=== Begin Enclosure ===

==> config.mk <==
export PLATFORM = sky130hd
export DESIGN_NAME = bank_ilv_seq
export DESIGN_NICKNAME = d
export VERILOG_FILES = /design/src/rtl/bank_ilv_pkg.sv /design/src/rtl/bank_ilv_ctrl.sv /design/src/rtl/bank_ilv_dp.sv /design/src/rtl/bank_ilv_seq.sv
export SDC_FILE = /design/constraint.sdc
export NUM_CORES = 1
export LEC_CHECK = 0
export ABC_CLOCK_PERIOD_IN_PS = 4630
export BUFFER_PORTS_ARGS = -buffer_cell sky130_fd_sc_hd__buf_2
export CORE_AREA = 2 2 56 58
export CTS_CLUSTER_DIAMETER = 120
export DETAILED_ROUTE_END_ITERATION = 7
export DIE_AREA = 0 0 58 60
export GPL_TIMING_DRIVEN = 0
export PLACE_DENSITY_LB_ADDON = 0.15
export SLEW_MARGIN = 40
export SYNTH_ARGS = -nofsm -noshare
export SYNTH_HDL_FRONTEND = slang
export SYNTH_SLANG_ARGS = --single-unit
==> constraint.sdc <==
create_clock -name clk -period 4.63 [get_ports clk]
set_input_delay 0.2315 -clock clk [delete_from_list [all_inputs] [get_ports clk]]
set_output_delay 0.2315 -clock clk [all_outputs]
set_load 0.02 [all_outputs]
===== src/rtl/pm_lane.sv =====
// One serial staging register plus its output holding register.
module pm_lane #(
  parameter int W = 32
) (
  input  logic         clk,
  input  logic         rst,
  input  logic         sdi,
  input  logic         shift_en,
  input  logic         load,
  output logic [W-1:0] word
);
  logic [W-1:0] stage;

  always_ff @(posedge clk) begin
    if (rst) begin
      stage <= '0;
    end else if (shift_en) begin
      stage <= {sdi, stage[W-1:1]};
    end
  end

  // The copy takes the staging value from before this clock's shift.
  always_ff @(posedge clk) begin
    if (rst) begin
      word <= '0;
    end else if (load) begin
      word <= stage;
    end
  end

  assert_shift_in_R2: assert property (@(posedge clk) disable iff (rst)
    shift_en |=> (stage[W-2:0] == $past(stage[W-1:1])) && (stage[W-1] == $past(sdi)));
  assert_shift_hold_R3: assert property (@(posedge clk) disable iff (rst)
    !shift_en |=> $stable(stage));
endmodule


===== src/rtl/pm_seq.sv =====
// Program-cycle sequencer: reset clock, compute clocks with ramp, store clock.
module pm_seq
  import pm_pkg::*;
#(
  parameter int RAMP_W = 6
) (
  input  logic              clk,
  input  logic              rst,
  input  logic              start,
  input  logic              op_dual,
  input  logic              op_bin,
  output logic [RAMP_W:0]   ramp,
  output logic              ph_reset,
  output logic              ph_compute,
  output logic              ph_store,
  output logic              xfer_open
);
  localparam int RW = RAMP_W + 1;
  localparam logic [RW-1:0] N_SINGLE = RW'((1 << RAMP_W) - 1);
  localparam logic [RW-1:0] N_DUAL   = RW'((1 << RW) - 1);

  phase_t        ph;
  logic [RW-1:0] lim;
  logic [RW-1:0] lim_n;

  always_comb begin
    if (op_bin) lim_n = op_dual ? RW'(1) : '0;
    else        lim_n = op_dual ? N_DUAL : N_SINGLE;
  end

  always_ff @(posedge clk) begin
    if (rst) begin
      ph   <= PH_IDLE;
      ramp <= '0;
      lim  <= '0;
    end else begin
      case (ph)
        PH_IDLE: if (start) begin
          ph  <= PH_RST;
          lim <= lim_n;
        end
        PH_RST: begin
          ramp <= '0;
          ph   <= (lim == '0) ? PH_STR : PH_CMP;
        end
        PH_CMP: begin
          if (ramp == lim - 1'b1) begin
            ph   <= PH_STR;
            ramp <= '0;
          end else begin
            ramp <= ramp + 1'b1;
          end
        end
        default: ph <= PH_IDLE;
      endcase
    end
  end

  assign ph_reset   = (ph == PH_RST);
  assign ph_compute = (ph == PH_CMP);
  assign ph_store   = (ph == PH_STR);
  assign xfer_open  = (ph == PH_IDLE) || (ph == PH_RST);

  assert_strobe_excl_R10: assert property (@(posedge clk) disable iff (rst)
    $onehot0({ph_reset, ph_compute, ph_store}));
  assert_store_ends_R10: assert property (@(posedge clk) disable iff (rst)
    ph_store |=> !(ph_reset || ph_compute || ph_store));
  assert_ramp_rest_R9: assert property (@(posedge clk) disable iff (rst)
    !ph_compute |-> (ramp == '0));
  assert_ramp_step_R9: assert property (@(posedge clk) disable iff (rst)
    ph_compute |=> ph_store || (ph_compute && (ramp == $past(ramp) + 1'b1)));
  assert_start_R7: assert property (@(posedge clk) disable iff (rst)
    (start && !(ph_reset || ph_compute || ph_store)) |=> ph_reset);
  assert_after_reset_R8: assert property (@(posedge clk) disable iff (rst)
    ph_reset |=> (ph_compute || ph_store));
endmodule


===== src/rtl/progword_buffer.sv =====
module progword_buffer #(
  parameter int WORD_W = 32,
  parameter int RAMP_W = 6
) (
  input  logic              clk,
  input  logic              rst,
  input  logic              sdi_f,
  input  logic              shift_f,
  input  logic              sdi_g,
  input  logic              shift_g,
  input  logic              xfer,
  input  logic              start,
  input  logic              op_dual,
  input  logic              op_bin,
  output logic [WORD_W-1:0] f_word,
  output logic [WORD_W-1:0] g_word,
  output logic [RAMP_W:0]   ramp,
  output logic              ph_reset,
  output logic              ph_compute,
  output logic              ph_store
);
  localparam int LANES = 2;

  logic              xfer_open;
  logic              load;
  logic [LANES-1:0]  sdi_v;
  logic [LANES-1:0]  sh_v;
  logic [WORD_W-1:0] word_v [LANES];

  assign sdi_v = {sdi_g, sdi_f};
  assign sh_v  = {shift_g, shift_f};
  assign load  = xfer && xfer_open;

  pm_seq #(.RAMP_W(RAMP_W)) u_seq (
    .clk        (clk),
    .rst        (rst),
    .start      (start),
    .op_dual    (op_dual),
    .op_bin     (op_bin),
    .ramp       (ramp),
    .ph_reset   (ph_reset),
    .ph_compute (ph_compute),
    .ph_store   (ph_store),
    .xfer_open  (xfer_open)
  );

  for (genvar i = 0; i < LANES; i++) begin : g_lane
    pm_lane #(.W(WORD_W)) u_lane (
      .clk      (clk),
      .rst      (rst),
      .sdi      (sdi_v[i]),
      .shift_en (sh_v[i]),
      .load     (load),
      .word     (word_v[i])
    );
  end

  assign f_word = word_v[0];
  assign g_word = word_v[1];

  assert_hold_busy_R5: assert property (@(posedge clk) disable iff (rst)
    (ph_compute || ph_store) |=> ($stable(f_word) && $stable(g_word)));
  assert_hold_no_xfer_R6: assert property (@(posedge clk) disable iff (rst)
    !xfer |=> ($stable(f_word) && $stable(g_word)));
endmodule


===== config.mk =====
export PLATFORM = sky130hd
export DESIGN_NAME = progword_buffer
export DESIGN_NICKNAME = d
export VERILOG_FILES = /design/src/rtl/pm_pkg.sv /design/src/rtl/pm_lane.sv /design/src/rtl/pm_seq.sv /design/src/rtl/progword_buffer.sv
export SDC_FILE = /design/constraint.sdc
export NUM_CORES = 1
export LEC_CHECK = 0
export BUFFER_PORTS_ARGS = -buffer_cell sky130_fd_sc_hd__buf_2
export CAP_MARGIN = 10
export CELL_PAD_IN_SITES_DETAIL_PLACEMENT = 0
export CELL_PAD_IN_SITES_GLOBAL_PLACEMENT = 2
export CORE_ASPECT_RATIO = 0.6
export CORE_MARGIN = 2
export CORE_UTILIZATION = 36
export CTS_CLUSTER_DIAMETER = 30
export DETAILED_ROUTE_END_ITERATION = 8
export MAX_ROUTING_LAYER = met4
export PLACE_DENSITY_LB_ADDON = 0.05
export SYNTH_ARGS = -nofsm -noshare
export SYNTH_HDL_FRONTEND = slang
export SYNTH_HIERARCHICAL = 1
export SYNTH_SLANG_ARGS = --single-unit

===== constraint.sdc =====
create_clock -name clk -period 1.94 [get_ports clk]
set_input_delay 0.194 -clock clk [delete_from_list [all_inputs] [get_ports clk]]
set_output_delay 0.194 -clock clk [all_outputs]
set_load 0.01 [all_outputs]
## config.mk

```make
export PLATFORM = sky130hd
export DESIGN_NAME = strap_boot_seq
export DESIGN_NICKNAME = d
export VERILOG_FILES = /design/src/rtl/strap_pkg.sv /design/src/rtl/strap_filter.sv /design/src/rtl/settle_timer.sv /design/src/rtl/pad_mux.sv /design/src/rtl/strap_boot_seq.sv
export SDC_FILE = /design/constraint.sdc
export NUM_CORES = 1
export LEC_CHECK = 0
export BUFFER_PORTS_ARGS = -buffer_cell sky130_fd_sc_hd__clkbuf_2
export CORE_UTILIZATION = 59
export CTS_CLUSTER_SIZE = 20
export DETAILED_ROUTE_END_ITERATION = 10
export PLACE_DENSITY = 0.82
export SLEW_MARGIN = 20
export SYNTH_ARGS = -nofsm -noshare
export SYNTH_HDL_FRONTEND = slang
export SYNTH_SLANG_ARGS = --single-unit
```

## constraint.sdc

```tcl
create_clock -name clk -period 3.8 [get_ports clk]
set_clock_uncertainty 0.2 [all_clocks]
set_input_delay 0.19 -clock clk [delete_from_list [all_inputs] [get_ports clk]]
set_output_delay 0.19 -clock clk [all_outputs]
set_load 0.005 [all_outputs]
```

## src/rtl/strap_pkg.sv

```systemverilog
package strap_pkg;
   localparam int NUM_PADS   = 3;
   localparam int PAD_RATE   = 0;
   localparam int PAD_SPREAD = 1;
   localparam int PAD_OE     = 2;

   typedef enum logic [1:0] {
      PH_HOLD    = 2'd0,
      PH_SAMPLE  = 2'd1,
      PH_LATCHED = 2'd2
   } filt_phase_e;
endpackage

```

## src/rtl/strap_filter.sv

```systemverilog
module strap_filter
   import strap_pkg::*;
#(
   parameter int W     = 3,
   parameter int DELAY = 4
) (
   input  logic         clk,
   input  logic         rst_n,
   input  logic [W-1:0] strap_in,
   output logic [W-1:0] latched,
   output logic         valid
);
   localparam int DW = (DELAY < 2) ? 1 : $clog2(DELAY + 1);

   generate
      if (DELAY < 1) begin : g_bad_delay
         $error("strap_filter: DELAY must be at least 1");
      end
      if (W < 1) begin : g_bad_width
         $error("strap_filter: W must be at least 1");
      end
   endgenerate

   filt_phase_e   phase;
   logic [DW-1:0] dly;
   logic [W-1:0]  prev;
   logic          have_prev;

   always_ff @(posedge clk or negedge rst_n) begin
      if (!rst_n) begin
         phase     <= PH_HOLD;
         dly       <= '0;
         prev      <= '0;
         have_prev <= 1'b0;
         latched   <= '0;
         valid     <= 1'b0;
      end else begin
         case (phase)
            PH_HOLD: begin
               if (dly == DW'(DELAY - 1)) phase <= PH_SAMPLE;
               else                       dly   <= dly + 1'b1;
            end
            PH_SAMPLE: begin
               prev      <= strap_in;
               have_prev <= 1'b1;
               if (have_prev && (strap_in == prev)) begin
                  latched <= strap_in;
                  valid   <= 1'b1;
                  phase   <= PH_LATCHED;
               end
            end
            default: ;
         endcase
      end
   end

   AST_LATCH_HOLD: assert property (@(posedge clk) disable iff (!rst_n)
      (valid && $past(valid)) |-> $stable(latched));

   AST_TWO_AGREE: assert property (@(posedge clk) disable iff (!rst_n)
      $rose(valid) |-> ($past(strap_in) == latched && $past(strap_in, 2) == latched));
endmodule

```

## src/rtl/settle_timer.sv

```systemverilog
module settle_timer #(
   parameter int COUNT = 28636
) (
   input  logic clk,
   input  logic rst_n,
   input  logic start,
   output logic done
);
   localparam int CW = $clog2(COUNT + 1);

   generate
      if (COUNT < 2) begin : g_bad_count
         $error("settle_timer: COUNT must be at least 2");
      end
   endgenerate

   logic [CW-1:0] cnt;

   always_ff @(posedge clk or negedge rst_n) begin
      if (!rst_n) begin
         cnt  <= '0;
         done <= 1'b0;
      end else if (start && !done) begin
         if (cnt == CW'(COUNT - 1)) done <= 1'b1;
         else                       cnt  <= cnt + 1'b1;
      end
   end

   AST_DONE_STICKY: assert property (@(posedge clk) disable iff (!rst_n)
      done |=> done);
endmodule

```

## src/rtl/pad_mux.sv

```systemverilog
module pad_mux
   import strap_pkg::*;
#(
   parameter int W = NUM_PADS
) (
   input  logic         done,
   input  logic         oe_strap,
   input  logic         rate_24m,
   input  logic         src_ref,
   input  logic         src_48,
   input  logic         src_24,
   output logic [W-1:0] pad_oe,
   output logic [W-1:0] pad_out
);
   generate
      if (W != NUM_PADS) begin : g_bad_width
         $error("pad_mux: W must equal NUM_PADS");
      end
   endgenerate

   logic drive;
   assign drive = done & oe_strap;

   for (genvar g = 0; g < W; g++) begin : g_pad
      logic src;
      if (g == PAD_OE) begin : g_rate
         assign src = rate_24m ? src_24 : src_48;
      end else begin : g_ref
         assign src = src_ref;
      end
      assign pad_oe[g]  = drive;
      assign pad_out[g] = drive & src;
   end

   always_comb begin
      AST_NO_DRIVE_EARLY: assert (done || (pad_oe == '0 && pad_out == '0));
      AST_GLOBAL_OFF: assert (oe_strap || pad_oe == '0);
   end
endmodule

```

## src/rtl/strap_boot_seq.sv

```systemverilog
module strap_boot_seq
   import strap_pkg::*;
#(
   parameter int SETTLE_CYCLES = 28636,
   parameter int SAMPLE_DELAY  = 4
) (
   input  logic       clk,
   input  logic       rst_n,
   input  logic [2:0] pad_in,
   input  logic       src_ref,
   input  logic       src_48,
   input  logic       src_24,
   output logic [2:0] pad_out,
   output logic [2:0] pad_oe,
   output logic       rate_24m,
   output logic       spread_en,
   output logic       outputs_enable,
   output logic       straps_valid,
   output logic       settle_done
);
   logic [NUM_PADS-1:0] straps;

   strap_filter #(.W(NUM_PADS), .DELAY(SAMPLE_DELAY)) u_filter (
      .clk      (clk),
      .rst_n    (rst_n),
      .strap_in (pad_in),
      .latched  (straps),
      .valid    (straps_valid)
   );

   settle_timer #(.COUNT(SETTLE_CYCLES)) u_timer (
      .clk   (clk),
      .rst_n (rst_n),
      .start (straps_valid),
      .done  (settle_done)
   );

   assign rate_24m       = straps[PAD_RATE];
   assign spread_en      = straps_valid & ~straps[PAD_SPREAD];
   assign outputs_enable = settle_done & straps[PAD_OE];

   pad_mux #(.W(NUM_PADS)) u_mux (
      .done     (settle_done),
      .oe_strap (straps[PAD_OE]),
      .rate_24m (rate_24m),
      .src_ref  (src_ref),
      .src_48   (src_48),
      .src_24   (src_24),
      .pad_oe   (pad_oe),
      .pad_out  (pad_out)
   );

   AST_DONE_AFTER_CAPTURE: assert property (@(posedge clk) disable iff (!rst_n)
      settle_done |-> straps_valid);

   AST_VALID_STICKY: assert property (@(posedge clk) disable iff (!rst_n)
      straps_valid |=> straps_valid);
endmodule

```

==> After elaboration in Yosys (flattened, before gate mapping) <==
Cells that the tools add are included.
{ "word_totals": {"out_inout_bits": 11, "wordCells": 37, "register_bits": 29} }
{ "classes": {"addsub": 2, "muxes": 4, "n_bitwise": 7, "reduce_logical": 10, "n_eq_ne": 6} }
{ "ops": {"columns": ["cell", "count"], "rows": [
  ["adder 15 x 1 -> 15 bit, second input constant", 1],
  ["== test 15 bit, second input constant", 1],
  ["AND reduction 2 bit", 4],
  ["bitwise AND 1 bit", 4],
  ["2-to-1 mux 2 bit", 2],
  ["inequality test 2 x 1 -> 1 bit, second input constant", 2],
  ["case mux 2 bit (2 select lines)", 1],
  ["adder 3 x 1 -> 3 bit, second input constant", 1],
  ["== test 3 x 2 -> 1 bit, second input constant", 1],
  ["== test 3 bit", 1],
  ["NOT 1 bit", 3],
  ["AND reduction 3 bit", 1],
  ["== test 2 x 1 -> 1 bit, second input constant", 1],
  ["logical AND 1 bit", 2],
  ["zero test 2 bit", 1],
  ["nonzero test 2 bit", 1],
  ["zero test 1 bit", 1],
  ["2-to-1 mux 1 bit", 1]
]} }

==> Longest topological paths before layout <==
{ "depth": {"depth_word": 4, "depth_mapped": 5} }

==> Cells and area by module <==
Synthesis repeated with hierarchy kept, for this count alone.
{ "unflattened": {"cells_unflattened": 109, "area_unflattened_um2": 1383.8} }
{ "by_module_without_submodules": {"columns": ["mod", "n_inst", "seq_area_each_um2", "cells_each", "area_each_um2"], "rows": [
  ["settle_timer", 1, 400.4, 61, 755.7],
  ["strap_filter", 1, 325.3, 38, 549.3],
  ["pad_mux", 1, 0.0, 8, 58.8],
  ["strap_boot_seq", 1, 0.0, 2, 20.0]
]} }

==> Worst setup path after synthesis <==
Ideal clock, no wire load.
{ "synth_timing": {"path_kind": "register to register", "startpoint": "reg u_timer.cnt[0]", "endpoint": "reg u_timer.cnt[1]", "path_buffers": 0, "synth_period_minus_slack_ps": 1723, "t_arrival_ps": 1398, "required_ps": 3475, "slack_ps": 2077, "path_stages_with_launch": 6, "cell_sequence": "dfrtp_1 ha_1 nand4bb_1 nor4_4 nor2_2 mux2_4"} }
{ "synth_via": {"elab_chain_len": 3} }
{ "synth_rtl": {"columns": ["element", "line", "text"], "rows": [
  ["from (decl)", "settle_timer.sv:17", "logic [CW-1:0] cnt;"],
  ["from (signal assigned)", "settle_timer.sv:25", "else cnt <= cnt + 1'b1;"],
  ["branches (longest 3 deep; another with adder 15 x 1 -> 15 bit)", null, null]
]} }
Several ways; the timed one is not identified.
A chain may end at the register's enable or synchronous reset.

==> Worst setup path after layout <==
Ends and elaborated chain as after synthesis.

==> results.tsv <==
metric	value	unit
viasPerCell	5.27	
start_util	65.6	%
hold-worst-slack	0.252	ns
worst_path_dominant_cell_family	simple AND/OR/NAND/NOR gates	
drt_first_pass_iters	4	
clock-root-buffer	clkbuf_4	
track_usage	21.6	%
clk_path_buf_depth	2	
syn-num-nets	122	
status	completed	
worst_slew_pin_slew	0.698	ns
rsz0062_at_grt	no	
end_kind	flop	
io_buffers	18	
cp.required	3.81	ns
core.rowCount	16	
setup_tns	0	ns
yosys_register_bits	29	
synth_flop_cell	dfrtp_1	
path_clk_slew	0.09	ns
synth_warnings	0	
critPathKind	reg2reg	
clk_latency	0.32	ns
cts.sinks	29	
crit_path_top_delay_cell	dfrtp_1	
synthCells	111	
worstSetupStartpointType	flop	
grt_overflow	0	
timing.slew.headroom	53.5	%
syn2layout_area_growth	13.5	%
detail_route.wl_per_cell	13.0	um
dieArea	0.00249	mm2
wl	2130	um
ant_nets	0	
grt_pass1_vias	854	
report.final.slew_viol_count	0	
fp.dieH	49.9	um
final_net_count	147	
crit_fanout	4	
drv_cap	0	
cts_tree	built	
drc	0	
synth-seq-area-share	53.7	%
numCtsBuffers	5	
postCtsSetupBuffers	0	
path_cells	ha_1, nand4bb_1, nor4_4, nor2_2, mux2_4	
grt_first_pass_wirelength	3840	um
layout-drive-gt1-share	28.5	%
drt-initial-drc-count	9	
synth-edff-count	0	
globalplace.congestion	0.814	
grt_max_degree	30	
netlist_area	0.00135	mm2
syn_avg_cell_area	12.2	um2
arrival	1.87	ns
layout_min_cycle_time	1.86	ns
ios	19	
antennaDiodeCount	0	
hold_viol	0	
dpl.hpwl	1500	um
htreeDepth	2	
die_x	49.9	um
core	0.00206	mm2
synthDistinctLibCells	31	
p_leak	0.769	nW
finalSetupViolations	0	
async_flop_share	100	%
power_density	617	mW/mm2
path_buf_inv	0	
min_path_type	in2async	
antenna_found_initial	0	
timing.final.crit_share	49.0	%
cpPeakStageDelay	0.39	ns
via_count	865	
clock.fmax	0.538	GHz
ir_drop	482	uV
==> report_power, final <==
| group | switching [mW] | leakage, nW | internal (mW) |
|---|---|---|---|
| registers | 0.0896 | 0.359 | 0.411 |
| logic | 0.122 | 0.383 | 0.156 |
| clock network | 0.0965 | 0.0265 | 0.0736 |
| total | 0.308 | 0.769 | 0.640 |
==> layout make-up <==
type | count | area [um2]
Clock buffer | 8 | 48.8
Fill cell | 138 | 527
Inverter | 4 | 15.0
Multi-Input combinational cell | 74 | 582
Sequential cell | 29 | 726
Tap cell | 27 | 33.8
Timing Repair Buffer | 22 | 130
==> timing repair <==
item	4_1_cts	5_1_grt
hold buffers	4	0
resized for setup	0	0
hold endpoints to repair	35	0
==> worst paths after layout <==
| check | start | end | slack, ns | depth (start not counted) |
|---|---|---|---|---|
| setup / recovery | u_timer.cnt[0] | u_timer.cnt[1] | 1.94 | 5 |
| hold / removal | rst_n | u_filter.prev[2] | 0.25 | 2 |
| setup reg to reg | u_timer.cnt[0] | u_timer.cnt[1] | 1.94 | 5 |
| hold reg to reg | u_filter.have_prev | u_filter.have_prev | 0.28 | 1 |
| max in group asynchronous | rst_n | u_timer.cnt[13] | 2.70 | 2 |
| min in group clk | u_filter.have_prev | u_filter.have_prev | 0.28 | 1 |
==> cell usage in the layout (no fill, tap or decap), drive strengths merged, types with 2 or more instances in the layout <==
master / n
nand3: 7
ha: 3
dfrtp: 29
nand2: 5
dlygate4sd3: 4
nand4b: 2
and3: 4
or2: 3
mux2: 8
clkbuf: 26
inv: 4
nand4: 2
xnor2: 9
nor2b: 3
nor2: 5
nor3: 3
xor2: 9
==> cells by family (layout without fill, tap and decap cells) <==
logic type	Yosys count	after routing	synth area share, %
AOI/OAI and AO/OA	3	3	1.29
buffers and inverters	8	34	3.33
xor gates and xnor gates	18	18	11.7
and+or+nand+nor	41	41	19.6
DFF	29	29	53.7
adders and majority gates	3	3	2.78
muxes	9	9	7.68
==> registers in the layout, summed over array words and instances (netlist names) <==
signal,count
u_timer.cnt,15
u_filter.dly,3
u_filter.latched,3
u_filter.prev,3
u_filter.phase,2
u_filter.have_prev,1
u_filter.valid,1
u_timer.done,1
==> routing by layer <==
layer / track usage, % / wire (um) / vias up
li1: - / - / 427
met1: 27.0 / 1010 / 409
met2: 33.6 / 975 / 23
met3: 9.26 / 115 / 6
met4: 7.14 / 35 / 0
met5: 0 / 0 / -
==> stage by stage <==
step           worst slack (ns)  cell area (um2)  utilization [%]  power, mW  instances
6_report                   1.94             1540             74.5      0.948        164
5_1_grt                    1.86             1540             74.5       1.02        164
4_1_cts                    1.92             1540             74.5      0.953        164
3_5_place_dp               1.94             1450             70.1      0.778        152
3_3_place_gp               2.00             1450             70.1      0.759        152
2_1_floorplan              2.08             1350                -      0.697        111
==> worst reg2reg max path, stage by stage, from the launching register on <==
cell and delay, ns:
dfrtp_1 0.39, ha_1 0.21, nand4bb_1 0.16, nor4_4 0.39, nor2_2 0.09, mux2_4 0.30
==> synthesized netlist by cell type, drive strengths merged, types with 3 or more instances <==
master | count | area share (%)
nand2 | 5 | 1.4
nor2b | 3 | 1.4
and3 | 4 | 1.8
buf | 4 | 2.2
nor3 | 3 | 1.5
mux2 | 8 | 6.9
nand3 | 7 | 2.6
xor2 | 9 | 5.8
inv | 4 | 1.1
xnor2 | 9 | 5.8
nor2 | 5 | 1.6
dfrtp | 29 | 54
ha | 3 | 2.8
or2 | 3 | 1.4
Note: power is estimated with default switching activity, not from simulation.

=== End Enclosure ===

** ACTION ITEM **
Lines with the string "default": pick each one out of the material and return it.

** ANSWER TO THIS PROBLEM **
        default: ph <= PH_IDLE;
            default: ;
Note: power is estimated with default switching activity, not from simulation.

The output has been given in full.